Sunday, March 18, 2012

What Are They Reading?


Authors tend to be readers, so it is natural for them to create characters who like to read.  It is always interesting to me to read what books the characters are reading in the books I read.

I can't say that ten times fast.  But I can start a new, occasional post about what these characters are reading.

Usually, the characters' choice of books reflects the author's tastes or, I like to think, what the author was reading at the time.  But sometimes the character's reading material is a clue to the character's personality, or is even a part of the story. 

If anyone wants to join in, feel free to leave a comment with a link to your related post. And feel free to use the button.  If this catches on, I can pick a day and make it a weekly event.

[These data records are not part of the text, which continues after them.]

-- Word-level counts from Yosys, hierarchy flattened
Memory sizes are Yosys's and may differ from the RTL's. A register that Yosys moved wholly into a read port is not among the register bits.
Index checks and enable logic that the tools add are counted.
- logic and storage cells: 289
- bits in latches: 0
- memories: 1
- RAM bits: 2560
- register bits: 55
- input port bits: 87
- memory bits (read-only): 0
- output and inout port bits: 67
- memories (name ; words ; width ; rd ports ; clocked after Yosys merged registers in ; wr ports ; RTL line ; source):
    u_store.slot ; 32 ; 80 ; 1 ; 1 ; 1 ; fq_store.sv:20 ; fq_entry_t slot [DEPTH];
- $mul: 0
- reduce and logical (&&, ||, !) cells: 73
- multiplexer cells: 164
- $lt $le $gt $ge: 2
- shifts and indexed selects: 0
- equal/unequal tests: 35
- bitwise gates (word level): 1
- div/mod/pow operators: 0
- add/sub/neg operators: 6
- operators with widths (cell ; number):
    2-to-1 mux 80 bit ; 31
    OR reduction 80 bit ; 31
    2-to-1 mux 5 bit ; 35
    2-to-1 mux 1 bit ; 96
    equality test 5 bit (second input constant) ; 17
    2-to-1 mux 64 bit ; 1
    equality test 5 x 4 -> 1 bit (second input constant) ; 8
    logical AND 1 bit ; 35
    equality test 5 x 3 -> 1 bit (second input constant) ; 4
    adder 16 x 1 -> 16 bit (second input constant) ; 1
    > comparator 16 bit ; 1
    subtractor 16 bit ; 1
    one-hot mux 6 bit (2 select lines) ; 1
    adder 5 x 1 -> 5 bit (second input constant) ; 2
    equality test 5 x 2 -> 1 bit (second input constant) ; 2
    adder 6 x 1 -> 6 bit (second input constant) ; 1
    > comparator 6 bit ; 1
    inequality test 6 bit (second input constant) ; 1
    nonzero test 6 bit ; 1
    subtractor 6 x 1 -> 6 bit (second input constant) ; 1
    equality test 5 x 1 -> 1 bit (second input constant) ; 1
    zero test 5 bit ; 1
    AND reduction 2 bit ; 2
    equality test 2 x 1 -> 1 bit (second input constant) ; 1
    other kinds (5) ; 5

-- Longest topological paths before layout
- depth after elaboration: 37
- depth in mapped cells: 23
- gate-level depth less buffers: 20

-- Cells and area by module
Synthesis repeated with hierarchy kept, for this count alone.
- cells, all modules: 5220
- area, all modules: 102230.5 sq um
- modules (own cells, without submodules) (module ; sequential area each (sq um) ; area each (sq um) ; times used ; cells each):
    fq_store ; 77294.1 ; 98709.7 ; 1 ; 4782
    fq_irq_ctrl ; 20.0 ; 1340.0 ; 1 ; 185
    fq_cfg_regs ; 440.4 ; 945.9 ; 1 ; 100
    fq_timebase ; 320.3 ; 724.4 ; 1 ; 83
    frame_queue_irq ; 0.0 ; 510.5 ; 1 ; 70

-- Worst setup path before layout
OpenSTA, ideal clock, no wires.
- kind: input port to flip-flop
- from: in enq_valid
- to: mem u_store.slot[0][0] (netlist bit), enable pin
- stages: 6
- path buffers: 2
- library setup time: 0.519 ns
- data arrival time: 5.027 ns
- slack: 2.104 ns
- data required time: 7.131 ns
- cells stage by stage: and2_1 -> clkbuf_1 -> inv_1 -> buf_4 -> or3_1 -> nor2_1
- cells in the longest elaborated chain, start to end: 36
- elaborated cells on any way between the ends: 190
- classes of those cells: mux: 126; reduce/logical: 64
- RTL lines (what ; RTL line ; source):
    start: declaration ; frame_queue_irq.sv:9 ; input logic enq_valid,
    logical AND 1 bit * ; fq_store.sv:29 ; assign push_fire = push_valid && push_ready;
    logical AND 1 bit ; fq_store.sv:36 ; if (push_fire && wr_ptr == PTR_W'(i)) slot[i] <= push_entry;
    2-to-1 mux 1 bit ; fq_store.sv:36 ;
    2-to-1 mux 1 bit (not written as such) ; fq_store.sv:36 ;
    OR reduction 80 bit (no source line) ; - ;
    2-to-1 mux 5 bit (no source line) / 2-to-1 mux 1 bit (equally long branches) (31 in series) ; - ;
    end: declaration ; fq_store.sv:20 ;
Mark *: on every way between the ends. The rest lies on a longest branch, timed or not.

This inaugural post looks at what the character's in P. D. James's The Black Tower are reading.  This is the fifth book in her Adam Dalgliesh series, was published in 1975, and takes place at a private nursing home on the coast of Dorset.

Dalgliesh himself, when he is not solving mysteries as a Commander at New Scotland Yard, is a poet, with several published volumes of his own verse. He is recuperating from a serious illness and heads to the coast determined to retire from the police force.  He packs with him several volumes of poetry and a Thomas Hardy novel.

One of the residents at the Toynton Grange home finds a poison pen letter in the book she is reading -- "the latest" by Iris Murdoch.   The story takes place in the fall of 1974, so depending on when Dame Iris's books were published, this character was reading either The Black Prince (which won the James Tait Black Memorial Prize) or The Sacred and Profane Love Machine (which won the Whitbread, now Costa, Award). Good choices, both.